(Items from a dataset)
══════════════════════════════

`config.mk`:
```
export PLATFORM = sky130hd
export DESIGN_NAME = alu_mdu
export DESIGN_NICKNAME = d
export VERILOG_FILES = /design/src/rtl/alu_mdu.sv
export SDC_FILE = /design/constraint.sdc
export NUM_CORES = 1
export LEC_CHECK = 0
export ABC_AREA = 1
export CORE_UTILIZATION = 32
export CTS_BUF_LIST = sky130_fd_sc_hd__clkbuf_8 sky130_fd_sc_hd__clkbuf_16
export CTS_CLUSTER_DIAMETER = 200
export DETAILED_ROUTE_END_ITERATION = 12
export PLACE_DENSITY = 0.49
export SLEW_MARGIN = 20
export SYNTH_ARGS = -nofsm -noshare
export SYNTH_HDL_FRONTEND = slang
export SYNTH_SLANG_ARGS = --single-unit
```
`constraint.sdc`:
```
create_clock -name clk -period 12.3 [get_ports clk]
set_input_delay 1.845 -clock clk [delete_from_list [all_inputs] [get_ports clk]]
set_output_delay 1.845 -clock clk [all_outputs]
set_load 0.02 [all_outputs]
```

══════════════════════════════

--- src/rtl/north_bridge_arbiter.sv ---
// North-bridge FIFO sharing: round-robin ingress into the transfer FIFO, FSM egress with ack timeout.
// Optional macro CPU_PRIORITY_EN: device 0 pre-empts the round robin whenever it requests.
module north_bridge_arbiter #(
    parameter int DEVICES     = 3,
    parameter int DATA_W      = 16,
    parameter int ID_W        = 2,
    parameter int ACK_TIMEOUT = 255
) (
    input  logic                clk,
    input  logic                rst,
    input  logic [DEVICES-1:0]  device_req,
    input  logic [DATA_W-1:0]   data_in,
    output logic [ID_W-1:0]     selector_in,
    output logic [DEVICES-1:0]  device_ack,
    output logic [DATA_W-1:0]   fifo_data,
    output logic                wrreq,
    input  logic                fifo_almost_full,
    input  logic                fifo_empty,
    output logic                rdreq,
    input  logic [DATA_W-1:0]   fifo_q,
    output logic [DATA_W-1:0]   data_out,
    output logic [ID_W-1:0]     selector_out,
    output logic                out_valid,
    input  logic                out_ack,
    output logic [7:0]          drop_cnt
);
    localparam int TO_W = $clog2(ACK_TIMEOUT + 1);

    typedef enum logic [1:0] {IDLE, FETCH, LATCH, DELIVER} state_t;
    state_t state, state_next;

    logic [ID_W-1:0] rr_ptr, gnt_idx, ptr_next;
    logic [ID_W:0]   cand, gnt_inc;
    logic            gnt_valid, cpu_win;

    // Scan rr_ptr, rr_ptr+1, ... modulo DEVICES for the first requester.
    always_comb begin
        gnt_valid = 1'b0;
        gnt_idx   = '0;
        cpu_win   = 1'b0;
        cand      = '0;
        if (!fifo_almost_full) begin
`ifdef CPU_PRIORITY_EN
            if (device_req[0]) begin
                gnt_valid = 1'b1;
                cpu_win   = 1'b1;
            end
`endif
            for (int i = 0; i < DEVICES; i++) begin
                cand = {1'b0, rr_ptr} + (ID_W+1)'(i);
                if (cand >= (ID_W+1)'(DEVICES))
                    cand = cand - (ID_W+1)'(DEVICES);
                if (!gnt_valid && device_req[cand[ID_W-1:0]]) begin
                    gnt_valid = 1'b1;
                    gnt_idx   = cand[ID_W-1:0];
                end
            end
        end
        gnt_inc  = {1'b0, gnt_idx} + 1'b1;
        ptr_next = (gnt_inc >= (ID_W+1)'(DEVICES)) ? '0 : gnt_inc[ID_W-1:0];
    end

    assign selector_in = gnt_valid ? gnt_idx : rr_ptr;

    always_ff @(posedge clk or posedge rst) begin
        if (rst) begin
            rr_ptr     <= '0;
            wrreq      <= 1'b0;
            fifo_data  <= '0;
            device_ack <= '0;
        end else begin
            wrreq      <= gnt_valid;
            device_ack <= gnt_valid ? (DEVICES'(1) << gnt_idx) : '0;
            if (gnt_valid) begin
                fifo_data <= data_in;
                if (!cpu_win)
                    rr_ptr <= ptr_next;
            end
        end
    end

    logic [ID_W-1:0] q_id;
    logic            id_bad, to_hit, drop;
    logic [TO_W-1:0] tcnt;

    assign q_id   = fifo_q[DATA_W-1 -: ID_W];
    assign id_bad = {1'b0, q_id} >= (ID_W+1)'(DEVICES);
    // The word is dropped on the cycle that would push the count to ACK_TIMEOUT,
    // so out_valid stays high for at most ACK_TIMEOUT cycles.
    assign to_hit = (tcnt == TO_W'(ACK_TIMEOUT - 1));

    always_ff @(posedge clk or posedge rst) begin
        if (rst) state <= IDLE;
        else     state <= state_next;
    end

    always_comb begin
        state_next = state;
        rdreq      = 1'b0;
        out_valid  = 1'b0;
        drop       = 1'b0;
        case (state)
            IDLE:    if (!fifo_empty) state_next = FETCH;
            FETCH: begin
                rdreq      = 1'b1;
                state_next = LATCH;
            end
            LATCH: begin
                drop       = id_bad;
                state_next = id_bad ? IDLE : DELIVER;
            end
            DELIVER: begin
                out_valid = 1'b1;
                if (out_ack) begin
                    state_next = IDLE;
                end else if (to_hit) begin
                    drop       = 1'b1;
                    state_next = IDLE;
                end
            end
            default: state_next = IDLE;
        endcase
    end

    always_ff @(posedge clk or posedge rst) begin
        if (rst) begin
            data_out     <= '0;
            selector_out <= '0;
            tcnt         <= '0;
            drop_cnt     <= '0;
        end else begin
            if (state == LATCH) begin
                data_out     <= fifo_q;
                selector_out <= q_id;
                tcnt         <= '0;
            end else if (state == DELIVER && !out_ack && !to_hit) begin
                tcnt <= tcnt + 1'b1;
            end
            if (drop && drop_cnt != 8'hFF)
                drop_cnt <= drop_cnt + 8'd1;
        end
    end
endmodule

══════════════════════════════

__WORK TASK__.
Look through the entries. Copy out each line with "IDLE" in it.

__WORKED SOLUTION__.
    typedef enum logic [1:0] {IDLE, FETCH, LATCH, DELIVER} state_t;
        if (rst) state <= IDLE;
            IDLE:    if (!fifo_empty) state_next = FETCH;
                state_next = id_bad ? IDLE : DELIVER;
                    state_next = IDLE;
                    state_next = IDLE;
            default: state_next = IDLE;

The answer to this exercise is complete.